> **Work request**: Return verbatim all lines from the first one in the records to the line with "rsp_valid <= 1'b1;", both ends kept.

Collected data
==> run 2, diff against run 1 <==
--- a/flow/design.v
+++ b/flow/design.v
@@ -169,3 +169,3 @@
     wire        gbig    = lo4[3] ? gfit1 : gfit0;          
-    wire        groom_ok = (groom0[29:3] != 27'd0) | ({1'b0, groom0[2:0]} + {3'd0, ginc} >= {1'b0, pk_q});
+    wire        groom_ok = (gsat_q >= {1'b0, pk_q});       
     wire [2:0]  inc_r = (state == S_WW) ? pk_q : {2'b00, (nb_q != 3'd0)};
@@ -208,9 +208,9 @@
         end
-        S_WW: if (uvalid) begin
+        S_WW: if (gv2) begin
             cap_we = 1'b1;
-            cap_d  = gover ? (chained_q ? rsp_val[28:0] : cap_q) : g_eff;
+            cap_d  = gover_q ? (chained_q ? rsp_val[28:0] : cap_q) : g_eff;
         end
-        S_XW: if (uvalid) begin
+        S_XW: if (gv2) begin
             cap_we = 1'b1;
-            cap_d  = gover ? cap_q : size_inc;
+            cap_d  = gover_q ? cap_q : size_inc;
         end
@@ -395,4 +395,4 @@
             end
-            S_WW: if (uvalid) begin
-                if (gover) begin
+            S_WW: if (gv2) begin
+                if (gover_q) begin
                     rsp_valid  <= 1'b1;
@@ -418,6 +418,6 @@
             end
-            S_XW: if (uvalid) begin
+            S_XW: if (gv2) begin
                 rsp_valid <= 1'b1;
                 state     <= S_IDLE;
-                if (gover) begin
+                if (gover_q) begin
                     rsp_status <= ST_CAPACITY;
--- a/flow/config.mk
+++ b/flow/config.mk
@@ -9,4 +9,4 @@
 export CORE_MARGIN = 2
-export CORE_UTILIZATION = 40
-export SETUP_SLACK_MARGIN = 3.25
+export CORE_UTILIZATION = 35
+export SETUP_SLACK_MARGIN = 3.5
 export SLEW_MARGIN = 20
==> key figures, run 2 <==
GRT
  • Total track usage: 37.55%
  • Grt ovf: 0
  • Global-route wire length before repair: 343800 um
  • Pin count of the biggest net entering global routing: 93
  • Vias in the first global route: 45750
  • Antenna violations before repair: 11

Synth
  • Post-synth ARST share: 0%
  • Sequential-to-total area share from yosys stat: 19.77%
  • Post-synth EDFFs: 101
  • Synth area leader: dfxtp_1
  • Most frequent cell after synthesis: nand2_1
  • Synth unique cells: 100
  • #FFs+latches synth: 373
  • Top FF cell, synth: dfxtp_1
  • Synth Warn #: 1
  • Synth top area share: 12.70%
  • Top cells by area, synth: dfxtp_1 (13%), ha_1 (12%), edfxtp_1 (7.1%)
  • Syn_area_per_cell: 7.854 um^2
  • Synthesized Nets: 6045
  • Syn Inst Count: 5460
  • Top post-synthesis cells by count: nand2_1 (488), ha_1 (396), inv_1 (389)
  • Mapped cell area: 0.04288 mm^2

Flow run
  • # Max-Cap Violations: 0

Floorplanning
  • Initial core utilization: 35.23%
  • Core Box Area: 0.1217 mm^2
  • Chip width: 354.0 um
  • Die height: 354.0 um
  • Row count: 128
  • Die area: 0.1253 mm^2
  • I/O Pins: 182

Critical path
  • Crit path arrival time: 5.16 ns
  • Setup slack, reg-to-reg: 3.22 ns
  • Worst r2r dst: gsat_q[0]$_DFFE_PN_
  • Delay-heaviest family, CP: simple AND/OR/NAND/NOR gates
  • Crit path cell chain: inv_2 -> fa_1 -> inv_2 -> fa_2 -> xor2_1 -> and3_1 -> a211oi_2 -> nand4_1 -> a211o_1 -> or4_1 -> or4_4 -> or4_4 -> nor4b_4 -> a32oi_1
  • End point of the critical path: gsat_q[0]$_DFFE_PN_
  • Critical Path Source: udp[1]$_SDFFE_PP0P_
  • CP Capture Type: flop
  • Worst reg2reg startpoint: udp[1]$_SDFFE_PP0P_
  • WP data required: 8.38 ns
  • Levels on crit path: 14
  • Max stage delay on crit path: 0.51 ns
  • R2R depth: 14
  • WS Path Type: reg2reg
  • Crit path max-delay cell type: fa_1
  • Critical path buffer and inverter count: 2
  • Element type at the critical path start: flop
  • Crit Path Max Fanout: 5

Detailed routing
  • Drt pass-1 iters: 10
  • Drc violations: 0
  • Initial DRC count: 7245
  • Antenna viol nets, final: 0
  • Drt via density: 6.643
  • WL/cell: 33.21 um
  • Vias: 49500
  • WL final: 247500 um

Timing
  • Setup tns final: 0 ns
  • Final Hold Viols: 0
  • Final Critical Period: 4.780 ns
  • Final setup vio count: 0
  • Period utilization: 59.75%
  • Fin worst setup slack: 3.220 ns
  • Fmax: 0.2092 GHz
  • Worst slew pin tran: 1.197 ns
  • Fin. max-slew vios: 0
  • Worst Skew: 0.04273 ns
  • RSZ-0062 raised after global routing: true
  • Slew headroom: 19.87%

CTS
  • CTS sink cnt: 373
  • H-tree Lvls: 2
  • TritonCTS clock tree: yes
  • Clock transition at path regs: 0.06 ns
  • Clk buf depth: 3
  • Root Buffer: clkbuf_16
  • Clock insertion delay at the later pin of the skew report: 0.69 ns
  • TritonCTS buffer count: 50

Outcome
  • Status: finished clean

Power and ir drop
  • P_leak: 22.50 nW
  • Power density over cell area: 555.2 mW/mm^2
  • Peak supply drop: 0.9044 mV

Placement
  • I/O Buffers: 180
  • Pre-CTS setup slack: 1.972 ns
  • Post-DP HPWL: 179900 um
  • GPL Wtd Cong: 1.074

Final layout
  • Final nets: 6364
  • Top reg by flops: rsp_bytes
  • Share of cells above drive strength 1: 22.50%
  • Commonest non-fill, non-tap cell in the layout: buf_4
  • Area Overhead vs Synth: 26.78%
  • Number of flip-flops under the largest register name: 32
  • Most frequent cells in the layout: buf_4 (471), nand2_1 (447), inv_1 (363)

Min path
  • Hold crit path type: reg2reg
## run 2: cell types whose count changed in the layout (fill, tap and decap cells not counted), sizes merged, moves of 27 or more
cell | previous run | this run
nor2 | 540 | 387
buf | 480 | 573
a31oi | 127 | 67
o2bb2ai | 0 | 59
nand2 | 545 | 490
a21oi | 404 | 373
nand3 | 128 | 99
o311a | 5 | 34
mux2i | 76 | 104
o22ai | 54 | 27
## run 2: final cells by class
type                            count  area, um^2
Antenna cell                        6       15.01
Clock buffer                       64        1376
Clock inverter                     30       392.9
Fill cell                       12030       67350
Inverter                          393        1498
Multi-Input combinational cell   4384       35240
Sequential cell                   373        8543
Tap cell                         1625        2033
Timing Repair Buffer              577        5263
This is an optimization exercise on Yosys and OpenROAD, whose aim is small area, a short achievable clock period and few clock cycles, not a production implementation. Function was checked by simulation only, so behaviour that the tests miss may differ from the original. Power figures rest on the tool's default switching activity, not on a simulated workload.

==> flow/design.v <==
module vrd_scan (
    input  wire [2:0] shape,    
    input  wire       regime,
    input  wire [5:0] cursor,   
    output wire [2:0] row,
    output wire [2:0] col
);
    reg  [1:0] sel;
    always @(*) begin
        case (shape)
            3'd0:    sel = regime ? 2'd0 : 2'd0;
            3'd3:    sel = regime ? 2'd2 : 2'd1;
            3'd6:    sel = regime ? 2'd1 : 2'd2;
            default: sel = 2'd3;
        endcase
    end
    reg [5:0] rc;
    always @(*) begin
        case ({sel, cursor})
            {2'd0, 6'd0}: rc = {3'd0, 3'd0};
            {2'd0, 6'd1}: rc = {3'd0, 3'd1};
            {2'd0, 6'd2}: rc = {3'd1, 3'd0};
            {2'd0, 6'd3}: rc = {3'd2, 3'd0};
            {2'd0, 6'd4}: rc = {3'd1, 3'd1};
            {2'd0, 6'd5}: rc = {3'd0, 3'd2};
            {2'd0, 6'd6}: rc = {3'd0, 3'd3};
            {2'd0, 6'd7}: rc = {3'd1, 3'd2};
            {2'd0, 6'd8}: rc = {3'd2, 3'd1};
            {2'd0, 6'd9}: rc = {3'd3, 3'd0};
            {2'd0, 6'd10}: rc = {3'd4, 3'd0};
            {2'd0, 6'd11}: rc = {3'd3, 3'd1};
            {2'd0, 6'd12}: rc = {3'd2, 3'd2};
            {2'd0, 6'd13}: rc = {3'd1, 3'd3};
            {2'd0, 6'd14}: rc = {3'd0, 3'd4};
            {2'd0, 6'd15}: rc = {3'd0, 3'd5};
            {2'd0, 6'd16}: rc = {3'd1, 3'd4};
            {2'd0, 6'd17}: rc = {3'd2, 3'd3};
            {2'd0, 6'd18}: rc = {3'd3, 3'd2};
            {2'd0, 6'd19}: rc = {3'd4, 3'd1};
            {2'd0, 6'd20}: rc = {3'd5, 3'd0};
            {2'd0, 6'd21}: rc = {3'd6, 3'd0};
            {2'd0, 6'd22}: rc = {3'd5, 3'd1};
            {2'd0, 6'd23}: rc = {3'd4, 3'd2};
            {2'd0, 6'd24}: rc = {3'd3, 3'd3};
            {2'd0, 6'd25}: rc = {3'd2, 3'd4};
            {2'd0, 6'd26}: rc = {3'd1, 3'd5};
            {2'd0, 6'd27}: rc = {3'd0, 3'd6};
            {2'd0, 6'd28}: rc = {3'd0, 3'd7};
            {2'd0, 6'd29}: rc = {3'd1, 3'd6};
            {2'd0, 6'd30}: rc = {3'd2, 3'd5};
            {2'd0, 6'd31}: rc = {3'd3, 3'd4};
            {2'd0, 6'd32}: rc = {3'd4, 3'd3};
            {2'd0, 6'd33}: rc = {3'd5, 3'd2};
            {2'd0, 6'd34}: rc = {3'd6, 3'd1};
            {2'd0, 6'd35}: rc = {3'd7, 3'd0};
            {2'd0, 6'd36}: rc = {3'd7, 3'd1};
            {2'd0, 6'd37}: rc = {3'd6, 3'd2};
            {2'd0, 6'd38}: rc = {3'd5, 3'd3};
            {2'd0, 6'd39}: rc = {3'd4, 3'd4};
            {2'd0, 6'd40}: rc = {3'd3, 3'd5};
            {2'd0, 6'd41}: rc = {3'd2, 3'd6};
            {2'd0, 6'd42}: rc = {3'd1, 3'd7};
            {2'd0, 6'd43}: rc = {3'd2, 3'd7};
            {2'd0, 6'd44}: rc = {3'd3, 3'd6};
            {2'd0, 6'd45}: rc = {3'd4, 3'd5};
            {2'd0, 6'd46}: rc = {3'd5, 3'd4};
            {2'd0, 6'd47}: rc = {3'd6, 3'd3};
            {2'd0, 6'd48}: rc = {3'd7, 3'd2};
            {2'd0, 6'd49}: rc = {3'd7, 3'd3};
            {2'd0, 6'd50}: rc = {3'd6, 3'd4};
            {2'd0, 6'd51}: rc = {3'd5, 3'd5};
            {2'd0, 6'd52}: rc = {3'd4, 3'd6};
            {2'd0, 6'd53}: rc = {3'd3, 3'd7};
            {2'd0, 6'd54}: rc = {3'd4, 3'd7};
            {2'd0, 6'd55}: rc = {3'd5, 3'd6};
            {2'd0, 6'd56}: rc = {3'd6, 3'd5};
            {2'd0, 6'd57}: rc = {3'd7, 3'd4};
            {2'd0, 6'd58}: rc = {3'd7, 3'd5};
            {2'd0, 6'd59}: rc = {3'd6, 3'd6};
            {2'd0, 6'd60}: rc = {3'd5, 3'd7};
            {2'd0, 6'd61}: rc = {3'd6, 3'd7};
            {2'd0, 6'd62}: rc = {3'd7, 3'd6};
            {2'd0, 6'd63}: rc = {3'd7, 3'd7};
            {2'd1, 6'd0}: rc = {3'd0, 3'd0};
            {2'd1, 6'd1}: rc = {3'd0, 3'd1};
            {2'd1, 6'd2}: rc = {3'd1, 3'd0};
            {2'd1, 6'd3}: rc = {3'd2, 3'd0};
            {2'd1, 6'd4}: rc = {3'd1, 3'd1};
            {2'd1, 6'd5}: rc = {3'd0, 3'd2};
            {2'd1, 6'd6}: rc = {3'd0, 3'd3};
            {2'd1, 6'd7}: rc = {3'd1, 3'd2};
            {2'd1, 6'd8}: rc = {3'd2, 3'd1};
            {2'd1, 6'd9}: rc = {3'd3, 3'd0};
            {2'd1, 6'd10}: rc = {3'd3, 3'd1};
            {2'd1, 6'd11}: rc = {3'd2, 3'd2};
            {2'd1, 6'd12}: rc = {3'd1, 3'd3};
            {2'd1, 6'd13}: rc = {3'd0, 3'd4};
            {2'd1, 6'd14}: rc = {3'd0, 3'd5};
            {2'd1, 6'd15}: rc = {3'd1, 3'd4};
            {2'd1, 6'd16}: rc = {3'd2, 3'd3};
            {2'd1, 6'd17}: rc = {3'd3, 3'd2};
            {2'd1, 6'd18}: rc = {3'd3, 3'd3};
            {2'd1, 6'd19}: rc = {3'd2, 3'd4};
            {2'd1, 6'd20}: rc = {3'd1, 3'd5};
            {2'd1, 6'd21}: rc = {3'd0, 3'd6};
            {2'd1, 6'd22}: rc = {3'd0, 3'd7};
            {2'd1, 6'd23}: rc = {3'd1, 3'd6};
            {2'd1, 6'd24}: rc = {3'd2, 3'd5};
            {2'd1, 6'd25}: rc = {3'd3, 3'd4};
            {2'd1, 6'd26}: rc = {3'd3, 3'd5};
            {2'd1, 6'd27}: rc = {3'd2, 3'd6};
            {2'd1, 6'd28}: rc = {3'd1, 3'd7};
            {2'd1, 6'd29}: rc = {3'd2, 3'd7};
            {2'd1, 6'd30}: rc = {3'd3, 3'd6};
            {2'd1, 6'd31}: rc = {3'd3, 3'd7};
            {2'd2, 6'd0}: rc = {3'd0, 3'd0};
            {2'd2, 6'd1}: rc = {3'd0, 3'd1};
            {2'd2, 6'd2}: rc = {3'd1, 3'd0};
            {2'd2, 6'd3}: rc = {3'd2, 3'd0};
            {2'd2, 6'd4}: rc = {3'd1, 3'd1};
            {2'd2, 6'd5}: rc = {3'd0, 3'd2};
            {2'd2, 6'd6}: rc = {3'd0, 3'd3};
            {2'd2, 6'd7}: rc = {3'd1, 3'd2};
            {2'd2, 6'd8}: rc = {3'd2, 3'd1};
            {2'd2, 6'd9}: rc = {3'd3, 3'd0};
            {2'd2, 6'd10}: rc = {3'd4, 3'd0};
            {2'd2, 6'd11}: rc = {3'd3, 3'd1};
            {2'd2, 6'd12}: rc = {3'd2, 3'd2};
            {2'd2, 6'd13}: rc = {3'd1, 3'd3};
            {2'd2, 6'd14}: rc = {3'd2, 3'd3};
            {2'd2, 6'd15}: rc = {3'd3, 3'd2};
            {2'd2, 6'd16}: rc = {3'd4, 3'd1};
            {2'd2, 6'd17}: rc = {3'd5, 3'd0};
            {2'd2, 6'd18}: rc = {3'd6, 3'd0};
            {2'd2, 6'd19}: rc = {3'd5, 3'd1};
            {2'd2, 6'd20}: rc = {3'd4, 3'd2};
            {2'd2, 6'd21}: rc = {3'd3, 3'd3};
            {2'd2, 6'd22}: rc = {3'd4, 3'd3};
            {2'd2, 6'd23}: rc = {3'd5, 3'd2};
            {2'd2, 6'd24}: rc = {3'd6, 3'd1};
            {2'd2, 6'd25}: rc = {3'd7, 3'd0};
            {2'd2, 6'd26}: rc = {3'd7, 3'd1};
            {2'd2, 6'd27}: rc = {3'd6, 3'd2};
            {2'd2, 6'd28}: rc = {3'd5, 3'd3};
            {2'd2, 6'd29}: rc = {3'd6, 3'd3};
            {2'd2, 6'd30}: rc = {3'd7, 3'd2};
            {2'd2, 6'd31}: rc = {3'd7, 3'd3};
            {2'd3, 6'd0}: rc = {3'd0, 3'd0};
            {2'd3, 6'd1}: rc = {3'd0, 3'd1};
            {2'd3, 6'd2}: rc = {3'd1, 3'd0};
            {2'd3, 6'd3}: rc = {3'd2, 3'd0};
            {2'd3, 6'd4}: rc = {3'd1, 3'd1};
            {2'd3, 6'd5}: rc = {3'd0, 3'd2};
            {2'd3, 6'd6}: rc = {3'd0, 3'd3};
            {2'd3, 6'd7}: rc = {3'd1, 3'd2};
            {2'd3, 6'd8}: rc = {3'd2, 3'd1};
            {2'd3, 6'd9}: rc = {3'd3, 3'd0};
            {2'd3, 6'd10}: rc = {3'd3, 3'd1};
            {2'd3, 6'd11}: rc = {3'd2, 3'd2};
            {2'd3, 6'd12}: rc = {3'd1, 3'd3};
            {2'd3, 6'd13}: rc = {3'd2, 3'd3};
            {2'd3, 6'd14}: rc = {3'd3, 3'd2};
            {2'd3, 6'd15}: rc = {3'd3, 3'd3};
            default: rc = 6'd0;
        endcase
    end
    assign row = regime ? rc[2:0] : rc[5:3];
    assign col = regime ? rc[5:3] : rc[2:0];
endmodule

> **Worked solution**:
==> run 2, diff against run 1 <==
--- a/flow/design.v
+++ b/flow/design.v
@@ -169,3 +169,3 @@
     wire        gbig    = lo4[3] ? gfit1 : gfit0;          
-    wire        groom_ok = (groom0[29:3] != 27'd0) | ({1'b0, groom0[2:0]} + {3'd0, ginc} >= {1'b0, pk_q});
+    wire        groom_ok = (gsat_q >= {1'b0, pk_q});       
     wire [2:0]  inc_r = (state == S_WW) ? pk_q : {2'b00, (nb_q != 3'd0)};
@@ -208,9 +208,9 @@
         end
-        S_WW: if (uvalid) begin
+        S_WW: if (gv2) begin
             cap_we = 1'b1;
-            cap_d  = gover ? (chained_q ? rsp_val[28:0] : cap_q) : g_eff;
+            cap_d  = gover_q ? (chained_q ? rsp_val[28:0] : cap_q) : g_eff;
         end
-        S_XW: if (uvalid) begin
+        S_XW: if (gv2) begin
             cap_we = 1'b1;
-            cap_d  = gover ? cap_q : size_inc;
+            cap_d  = gover_q ? cap_q : size_inc;
         end
@@ -395,4 +395,4 @@
             end
-            S_WW: if (uvalid) begin
-                if (gover) begin
+            S_WW: if (gv2) begin
+                if (gover_q) begin
                     rsp_valid  <= 1'b1;
@@ -418,6 +418,6 @@
             end
-            S_XW: if (uvalid) begin
+            S_XW: if (gv2) begin
                 rsp_valid <= 1'b1;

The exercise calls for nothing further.